La sonata a Kreutzer

A bordo di un treno, nello stesso scompartimento, viaggiano un uomo, una signora non bella, fumatrice, in compagnia di un suo conoscente avvocato, un signore solitario dai capelli bianche e dalle maniere brusche, un vecchio mercante ed un commesso. L’avvocato e la signora discutono di divorzio, e la loro conversazione finisce per coinvolgere anche i loro compagni di viaggio: la donna si batte contro i matrimoni combinati sostenendo l’importanza dell’esistenza del vero amore fra i coniugi; il mercante bolla le sue affermazioni come sciocchezze, esprimendo idee antiquate e mostrando nostalgia per i tempi in cui la donna era sottomessa al marito e il matrimonio solo una questione di regole. Quando a intervenire è il signore dai capelli bianchi la conversazione si sposta dal matrimonio ai temi dell’amore e della lussuria...
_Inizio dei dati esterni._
[src/rtl/mux8_rr_arbiter.sv]
// Round-robin burst arbiter driving the shared 8-way 16-bit datapath mux
// and forwarding the owner's stream over a valid/ready handshake.
module mux8_rr_arbiter
  import groundhog_pkg::*;
#(
  parameter int MAX_BURST = 4,
  parameter int DATA_W    = 16
) (
  input  logic              clk,
  input  logic              rst_n,
  input  logic [7:0]        req,
  input  logic [7:0]        last,
  input  logic [DATA_W-1:0] a,
  input  logic [DATA_W-1:0] b,
  input  logic [DATA_W-1:0] c,
  input  logic [DATA_W-1:0] d,
  input  logic [DATA_W-1:0] e,
  input  logic [DATA_W-1:0] f,
  input  logic [DATA_W-1:0] g,
  input  logic [DATA_W-1:0] h,
  output logic [7:0]        in_ready,
  output logic [7:0]        grant,
  output logic [2:0]        sel,
  output logic              out_valid,
  input  logic              out_ready,
  output logic [DATA_W-1:0] out,
  output logic              busy
);

  localparam logic [CNT_W-1:0] MAX_BURST_C = CNT_W'(MAX_BURST);

  state_e            state_r, state_n;
  logic [SEL_W-1:0]  sel_r, sel_n;
  logic [SEL_W-1:0]  ptr_r, ptr_n;
  logic [CNT_W-1:0]  beat_cnt_r, beat_cnt_n;
  logic [7:0]        grant_r, grant_n;
  logic [SEL_W-1:0]  pick_s;
  logic              any_s;
  logic              xfer_s;
  logic              release_s;
  logic [CNT_W-1:0]  beat_inc_s;
  logic [DATA_W-1:0] mux_s;

  rr_pick8 u_pick (
    .req  (req),
    .ptr  (ptr_r),
    .pick (pick_s),
    .any  (any_s)
  );

  // Shared 8-way datapath mux driven by the registered select.
  always_comb begin
    case (sel_r)
      3'd0:    mux_s = a;
      3'd1:    mux_s = b;
      3'd2:    mux_s = c;
      3'd3:    mux_s = d;
      3'd4:    mux_s = e;
      3'd5:    mux_s = f;
      3'd6:    mux_s = g;
      3'd7:    mux_s = h;
      default: mux_s = '0;
    endcase
  end

  assign out_valid  = (state_r == BURST) & req[sel_r];
  assign xfer_s     = out_valid & out_ready;
  assign beat_inc_s = sat_inc(beat_cnt_r);
  // Withdrawal releases without a beat; last and burst limit need a transfer.
  assign release_s  = ~req[sel_r]
                    | (xfer_s & last[sel_r])
                    | (xfer_s & (MAX_BURST_C != 8'd0) & (beat_inc_s == MAX_BURST_C));

  // Next-state and next-register logic for the IDLE/BURST sequencer.
  always_comb begin
    state_n    = state_r;
    sel_n      = sel_r;
    ptr_n      = ptr_r;
    beat_cnt_n = beat_cnt_r;
    grant_n    = grant_r;
    case (state_r)
      IDLE: begin
        if (any_s) begin
          state_n    = BURST;
          sel_n      = pick_s;
          beat_cnt_n = 8'd0;
          grant_n    = onehot8(pick_s);
        end else begin
          grant_n    = 8'd0;
        end
      end
      BURST: begin
        beat_cnt_n = xfer_s ? beat_inc_s : beat_cnt_r;
        if (release_s) begin
          state_n = IDLE;
          ptr_n   = sel_r + 3'd1;
          grant_n = 8'd0;
        end else begin
          state_n = BURST;
        end
      end
      default: begin
        state_n = IDLE;
        grant_n = 8'd0;
      end
    endcase
  end

  // Sequencer state registers.
  always_ff @(posedge clk or negedge rst_n) begin
    if (!rst_n) begin
      state_r    <= IDLE;
      sel_r      <= 3'd0;
      ptr_r      <= 3'd0;
      beat_cnt_r <= 8'd0;
      grant_r    <= 8'd0;
    end else begin
      state_r    <= state_n;
      sel_r      <= sel_n;
      ptr_r      <= ptr_n;
      beat_cnt_r <= beat_cnt_n;
      grant_r    <= grant_n;
    end
  end

  assign grant    = grant_r;
  assign sel      = sel_r;
  assign busy     = (state_r == BURST);
  assign in_ready = grant_r & {8{out_ready}};
  assign out      = out_valid ? mux_s : '0;

endmodule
Quest’opera risale al 1889, nel periodo che seguì la cosiddetta conversione ai Vangeli del suo autore. E non a caso il romanzo si apre con un versetto di Matteo, secondo cui «chiunque guarda una donna per desiderarla ha già commesso adulterio con lei nel suo cuore». Non c’era citazione migliore per introdurre questo libro, che fa della condanna della lussuria - e della musica che ne è l’espressione artistica per eccellenza - la colonna portante della vicenda narrata in prima persona dal protagonista Pozdnyšev. Una narrazione che alterna momenti introspettivi, tirate moralistiche contro il sesso e momenti di affannato crescendo emotivo. Il treno è il luogo del racconto, ma anche il luogo in cui si scatena la follia delle passioni del protagonista: e del resto il treno è un elemento emblematico nell’opera tolstojana, luogo in cui i moti più irrazionali dell’animo fanno da padroni, dove, per esempio, scatta la passione tra Anna Karenina e Vronski, e dove lei cede all’impulso del suicidio. In maniera esplicita e quasi trionfante, Tolstòj dipinge i più profondi e oscuri moti dell’animo come la materia prima che dà forma alle azioni dell’uomo, sottomettendone la razionalità a favore del compimento di gesti terribili.